Balagus and Horwath say the party should champion “bold policies”. Agreed. But where are they?

Is the platform now being cultivated in party back rooms, with the usual dearth of membership input, enough to warrant a vote of confidence in the Leader at the ONDP convention in Toronto, April 21-23, 2017?

Recall the Ontario NDP convention in November 2014. After months of intense campaigning, drawing on all the party’s resources, Horwath managed to hang onto her position. But she did so only after promising to atone, and by pledging to turn left.
In the mandatory leadership review, Horwath received 76.9 per cent support from the 1,055 district association and union delegates, only slightly more than the 76.4 per cent she got two years earlier.

The move to remove Horwath sprang from the discontent of NDPers with the June 2014 provincial election campaign she led.

Like Tom Mulcair, whose subsequent “balanced budget no-matter-what” mantra that sank the ship in the 2015 federal election, Horwath embraced moderate, populist themes and discarded social justice issues. Moreover, the turn to the centre was not mandated by the party ranks, and it strained relations with large segments of the labour movement.

The shift mostly helped the Liberals. Kathleen Wynne campaigned for pension improvements and a wage increase for low-paid workers, while Horwath promoted a Ministry of Cost Savings that seemed to target jobs in the public service. She also pledged to hold the line on wealth taxes.

Once the Liberals emerged with a majority government, costing the NDP three key seats in downtown Toronto, Horwath purged her senior staff and apologized to delegates at the party’s Provincial Council. She later told the Convention that she would “keep talking about our ultimate values and goals and not just our first steps.” While this was pretty thin, it persuaded many members to give her another chance – especially as there was no heir apparent to the Leader.

Still, the mood of the convention was angry, and quite critical of the party tops.
Although the establishment dominated elections to the provincial executive with an official slate, the organized party left wing, the Socialist Caucus, and independent candidates did remarkably well.

Debates on convention procedures and resolutions produced a number of upsets.
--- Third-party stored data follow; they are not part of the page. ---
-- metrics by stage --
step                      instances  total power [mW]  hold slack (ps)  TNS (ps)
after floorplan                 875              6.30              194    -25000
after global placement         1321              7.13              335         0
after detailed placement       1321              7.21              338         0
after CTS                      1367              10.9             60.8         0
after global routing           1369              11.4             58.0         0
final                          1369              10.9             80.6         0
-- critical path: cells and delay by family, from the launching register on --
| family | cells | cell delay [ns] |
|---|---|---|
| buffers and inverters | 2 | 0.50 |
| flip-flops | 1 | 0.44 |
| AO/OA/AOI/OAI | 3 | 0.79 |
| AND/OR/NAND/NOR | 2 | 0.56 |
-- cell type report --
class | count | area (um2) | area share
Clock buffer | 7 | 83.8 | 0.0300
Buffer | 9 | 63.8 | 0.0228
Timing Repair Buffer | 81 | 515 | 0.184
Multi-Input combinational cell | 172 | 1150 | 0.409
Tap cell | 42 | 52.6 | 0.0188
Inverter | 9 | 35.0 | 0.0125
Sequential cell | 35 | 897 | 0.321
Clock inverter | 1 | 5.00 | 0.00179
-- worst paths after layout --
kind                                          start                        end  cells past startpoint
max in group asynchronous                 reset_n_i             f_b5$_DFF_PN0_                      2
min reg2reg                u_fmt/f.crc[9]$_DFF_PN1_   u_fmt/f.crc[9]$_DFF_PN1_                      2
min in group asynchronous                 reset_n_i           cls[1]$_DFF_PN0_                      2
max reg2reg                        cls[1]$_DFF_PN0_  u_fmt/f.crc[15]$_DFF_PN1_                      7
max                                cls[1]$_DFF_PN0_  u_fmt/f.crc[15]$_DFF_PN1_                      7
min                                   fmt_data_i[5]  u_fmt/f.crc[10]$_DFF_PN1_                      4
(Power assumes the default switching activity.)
==> src/design/vpc_pkg.sv <==
// Package for the video pass-through pin control block.
// Assumes one 20 MHz clock domain; all settings arrive as plain ports.
package vpc_pkg;
    localparam logic [7:0] MUX_PASSTHRU_CODE = 8'h2D;
    localparam int GCTL_MUXFLAG_BIT = 7;
    localparam int PIX_WIDTH = 32;
    localparam int CLKSEL_WIDTH = 4;
    localparam logic [3:0] CLKSEL_DEFAULT = 4'h0;
    localparam logic [3:0] CLKSEL_DUAL_TRUE_TTL = 4'h8;
    localparam logic [3:0] CLKSEL_DUAL_COMP_TTL = 4'h9;
    localparam logic [1:0] CLKSRC_ZERO = 2'h0;
    localparam logic [1:0] CLKSRC_ONE = 2'h1;
    localparam logic [1:0] CLKSRC_TWO = 2'h2;
    localparam logic [1:0] CLKSRC_DUAL = 2'h3;
    localparam logic [7:0] MUX_RESET = 8'h00;
    localparam logic [7:0] GCTL_RESET = 8'h00;
    localparam logic [7:0] READ_IDLE = 8'h00;

    typedef enum logic [1:0] {VPC_HOST_IDLE, VPC_HOST_READ, VPC_HOST_WRITE}
        vpc_host_e;

    function automatic logic is_passthru(input logic [7:0] mux_code);
        is_passthru = (mux_code == MUX_PASSTHRU_CODE);
    endfunction
endpackage
$ cat config.mk
export PLATFORM = sky130hd
export DESIGN_NAME = smmc_core
export DESIGN_NICKNAME = d
export VERILOG_FILES = /design/src/design/smmc_pkg.sv /design/src/design/smmc_decode.sv /design/src/design/smmc_core.sv
export SDC_FILE = /design/constraint.sdc
export NUM_CORES = 2
export LEC_CHECK = 0
export BUFFER_PORTS_ARGS = -buffer_cell sky130_fd_sc_hd__buf_2
export CAP_MARGIN = 20
export CORE_AREA = 2 2 359 361
export CTS_BUF_LIST = sky130_fd_sc_hd__clkbuf_8
export CTS_CLUSTER_SIZE = 24
export DETAILED_ROUTE_END_ITERATION = 10
export DIE_AREA = 0 0 361 363
export GPL_ROUTABILITY_DRIVEN = 0
export PLACE_DENSITY = 0.48
export RECOVER_POWER = 25
export SYNTH_ARGS = -nofsm -noshare
export SYNTH_HDL_FRONTEND = slang
export SYNTH_SLANG_ARGS = --single-unit
export TNS_END_PERCENT = 100
$ cat constraint.sdc
create_clock -name ref_clk -period 7.5 [get_ports ref_clk]
set_input_delay 2.25 -clock ref_clk [delete_from_list [all_inputs] [get_ports ref_clk]]
set_output_delay 2.25 -clock ref_clk [all_outputs]
set_load 0.02 [all_outputs]
$ cat src/design/smmc_pkg.sv
package smmc_pkg;

    // config_ctrl_one field positions
    localparam int CFG_IRQ_EN_BIT    = 1;
    localparam int CFG_SPACE_ACC_BIT = 2;
    localparam int CFG_REGION4_BIT   = 7;

    // recognition: asserted samples needed (four clock periods)
    localparam int IRQ_HOLD_CYCLES = 4;

    // header layout, byte offsets below the region top
    localparam logic [7:0] HDR_DR7_OFS   = 8'h04;
    localparam logic [7:0] HDR_FLAGS_OFS = 8'h08;
    localparam logic [7:0] HDR_CR0_OFS   = 8'h0C;
    localparam logic [7:0] HDR_CIP_OFS   = 8'h10;
    localparam logic [7:0] HDR_NIP_OFS   = 8'h14;
    localparam logic [7:0] HDR_CSSEL_OFS = 8'h18;
    localparam logic [7:0] HDR_CSDLO_OFS = 8'h1C;
    localparam logic [7:0] HDR_CSDHI_OFS = 8'h20;
    localparam logic [7:0] HDR_PI_OFS    = 8'h24;
    localparam logic [7:0] HDR_IDX_OFS   = 8'h28;
    localparam int         HDR_WORDS     = 10;

    // reset values loaded on entry
    localparam logic [31:0] DR7_RESET   = 32'h0000_0400;
    localparam logic [31:0] FLAGS_RESET = 32'h0000_0002;
    localparam logic [31:0] CR0_RESET   = 32'h0000_0010;

    // opcodes (escape byte 0F, then the second byte)
    localparam logic [7:0] OP_ESCAPE   = 8'h0F;
    localparam logic [7:0] OP_SV_SEG   = 8'h78;
    localparam logic [7:0] OP_RS_SEG   = 8'h79;
    localparam logic [7:0] OP_SV_TABLE = 8'h7A;
    localparam logic [7:0] OP_RS_TABLE = 8'h7B;
    localparam logic [7:0] OP_SV_TASK  = 8'h7C;
    localparam logic [7:0] OP_RS_TASK  = 8'h7D;
    localparam logic [7:0] OP_RESUME   = 8'hAA;
    localparam int         WIDE_OPERAND_BITS = 80;

    // seg_select_field codes
    localparam logic [2:0] SEG_ES = 3'h0;
    localparam logic [2:0] SEG_CS = 3'h1;
    localparam logic [2:0] SEG_SS = 3'h2;
    localparam logic [2:0] SEG_DS = 3'h3;
    localparam logic [2:0] SEG_FS = 3'h4;
    localparam logic [2:0] SEG_GS = 3'h5;

    typedef enum logic [3:0] {
        OPK_NONE   = 4'h0,
        OPK_SV_SEG = 4'h1,
        OPK_RS_SEG = 4'h2,
        OPK_SV_TBL = 4'h3,
        OPK_RS_TBL = 4'h4,
        OPK_SV_TSK = 4'h5,
        OPK_RS_TSK = 4'h6,
        OPK_RESUME = 4'h7
    } smmc_opk_t;

    typedef struct packed {
        logic [31:0] dr7;
        logic [31:0] flags;
        logic [31:0] cr0;
        logic [31:0] curIp;
        logic [31:0] nextIp;
        logic [15:0] csSel;
        logic [63:0] csDesc;
        logic        repPrefix;
        logic        ioWrite;
        logic [31:0] restIdx;
    } smmc_hdr_t;

    typedef struct packed {
        logic        valid;
        logic [7:0]  op0;
        logic [7:0]  op1;
        logic [7:0]  modrm;
        logic [1:0]  privLevel;
    } smmc_instr_t;

    typedef struct packed {
        logic        valid;
        logic        legal;
        logic        invalidOp;
        smmc_opk_t   kind;
        logic [2:0]  seg;
        logic [6:0]  memBits;
    } smmc_dec_t;

endpackage
$ cat config.mk
export PLATFORM = sky130hd
export DESIGN_NAME = pll_boost_clock_config
export DESIGN_NICKNAME = d
export VERILOG_FILES = /design/src/rtl/clock_config_pkg.sv /design/src/rtl/pll_boost_clock_config.sv
export SDC_FILE = /design/constraint.sdc
export NUM_CORES = 1
export LEC_CHECK = 0
export ABC_AREA = 1
export BUFFER_PORTS_ARGS = -buffer_cell sky130_fd_sc_hd__buf_2
export CORE_ASPECT_RATIO = 1.1
export CORE_MARGIN = 2
export CORE_UTILIZATION = 36
export CTS_CLUSTER_SIZE = 28
export DETAILED_ROUTE_END_ITERATION = 10
export GPL_TIMING_DRIVEN = 0
export MAX_ROUTING_LAYER = met4
export PLACE_DENSITY = 0.56
export SETUP_SLACK_MARGIN = 0.2
export SLEW_MARGIN = 0
export SYNTH_ARGS = -nofsm -noshare
export SYNTH_HDL_FRONTEND = slang
export SYNTH_SLANG_ARGS = --single-unit
$ cat constraint.sdc
create_clock -name mclk_i -period 4.1 [get_ports mclk_i]
set_input_delay 0.41 -clock mclk_i [delete_from_list [all_inputs] [get_ports mclk_i]]
set_output_delay 0.41 -clock mclk_i [all_outputs]
set_load 0.01 [all_outputs]
$ cat src/rtl/clock_config_pkg.sv
// constants and decoders shared by the pll and boost clock configuration block
package clock_config_pkg;
   // ==========================================================
   // register offsets
   localparam logic [7:0] PLL_CONTROL_ADDR         = 8'h01;
   localparam logic [7:0] BOOST_CLOCK_CONTROL_ADDR = 8'h02;
   localparam logic [7:0] BIAS_BOOST_CONTROL_ADDR  = 8'h03;

   // ==========================================================
   // field positions
   localparam int PLL_LOCK_BIT      = 7;
   localparam int PLL_SPEED_LSB     = 5;
   localparam int PLL_SRC_BIT       = 4;
   localparam int PLL_ENABLE_BIT    = 3;
   localparam int PLL_RATIO_LSB     = 0;
   localparam int HPF_ENABLE_BIT    = 7;
   localparam int BOOST_RATE_LSB    = 5;
   localparam int BOOST_FREQ_BIT    = 4;
   localparam int BIAS_LEVEL_LSB    = 4;
   localparam int BIAS_ENABLE_BIT   = 3;
   localparam int BOOST_ENABLE_BIT  = 2;

   // ==========================================================
   // reset values
   localparam logic [6:0] PLL_CONTROL_RESET  = 7'h01;
   localparam logic [3:0] BOOST_CLOCK_RESET  = 4'h4;
   localparam logic [7:0] BIAS_BOOST_RESET   = 8'h00;

   // ==========================================================
   // encodings and analog scaling
   localparam logic [1:0] RATE_32K          = 2'b00;
   localparam logic [1:0] RATE_44K1         = 2'b01;
   localparam logic [1:0] RATE_48K          = 2'b10;
   localparam logic [13:0] BIAS_BASE_MV     = 14'd5000;
   localparam logic [13:0] BIAS_STEP_MV     = 14'd500;
   localparam logic [3:0] BIAS_TOP_CODE     = 4'h8;
   localparam int HPF_SHIFT                 = 12;
   localparam int LOCK_REF_EDGES_DEFAULT    = 64;

   typedef enum logic [2:0]
   {
      PLL_OFF     = 3'b001,
      PLL_ACQUIRE = 3'b010,
      PLL_LOCKED  = 3'b100
   } pll_state_type;

   // ==========================================================
   // decoders
   function automatic logic [9:0] ratio_base(input logic [2:0] code);
      case (code)
         3'b000:  ratio_base = 10'd128;
         3'b001:  ratio_base = 10'd256;
         3'b010:  ratio_base = 10'd384;
         3'b011:  ratio_base = 10'd512;
         3'b100:  ratio_base = 10'd768;
         default: ratio_base = 10'd0;
      endcase
   endfunction : ratio_base

   function automatic logic [5:0] boost_divisor(input logic [1:0] rate, input logic high);
      case (rate)
         RATE_32K:  boost_divisor = high ? 6'd12 : 6'd22;
         RATE_44K1: boost_divisor = high ? 6'd16 : 6'd30;
         default:   boost_divisor = high ? 6'd16 : 6'd32;
      endcase
   endfunction : boost_divisor
endpackage : clock_config_pkg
In the opening minutes of the convention, delegates voted to amend the agenda, forcing the vote on Leader to occur late Saturday afternoon, rather than immediately following the Leader’s rah-rah speech set for the morning. This meant that hundreds of delegates summoned by conservative riding and union leaders to vote to sustain Horwath had to hang around an extra seven hours.

Motions of referral, with instructions to integrate tougher language into resolutions from the official vetting committee, succeeded in a number of cases. This radicalized the policy on Social Assistance, Post-Secondary tuition, the bitumen pipeline known as Line 9, the Ontario Municipal Board, and nearly did so on Minimum Wage. The rebellious feeling also produced a win for more time to debate Labour issues. It led over 30 per cent to vote against acceptance of the Provincial Secretary’s Report, a report that was clearly identified with the failed election campaign.
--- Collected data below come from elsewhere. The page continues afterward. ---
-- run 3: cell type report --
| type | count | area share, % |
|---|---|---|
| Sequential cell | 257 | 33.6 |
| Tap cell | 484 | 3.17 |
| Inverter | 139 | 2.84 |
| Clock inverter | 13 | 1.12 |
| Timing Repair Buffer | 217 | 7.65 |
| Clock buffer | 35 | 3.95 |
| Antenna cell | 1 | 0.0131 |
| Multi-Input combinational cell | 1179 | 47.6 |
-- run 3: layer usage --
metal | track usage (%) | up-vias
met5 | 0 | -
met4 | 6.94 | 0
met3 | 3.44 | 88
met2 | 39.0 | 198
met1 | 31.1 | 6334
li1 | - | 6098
By far the biggest upset to the establishment was the victory for Free Post-Secondary Education, Abolish Student Debt — a long standing Socialist Caucus cause celebre. Sadly, the adopted free tuition policy was buried by Horwath, and remains interred.
In 2014, NDPers were looking for change. But as Toronto Star columnist Martin Regg Cohn then wryly observed, “New Democrats are sticking with their leader largely because they are stuck with her.”

That was cold comfort for the Leader who pledged to change her ways. The question is: What have we seen since then? Clearly, not enough to justify a vote of confidence.
In the wake of mass sentiment for the ideas of Jeremy Corbyn, Bernie Sanders, and the march of 4 million women against Donald Trump’s agenda in January, there are plenty of reasons for the party and union left to continue to press for a Workers’ Agenda.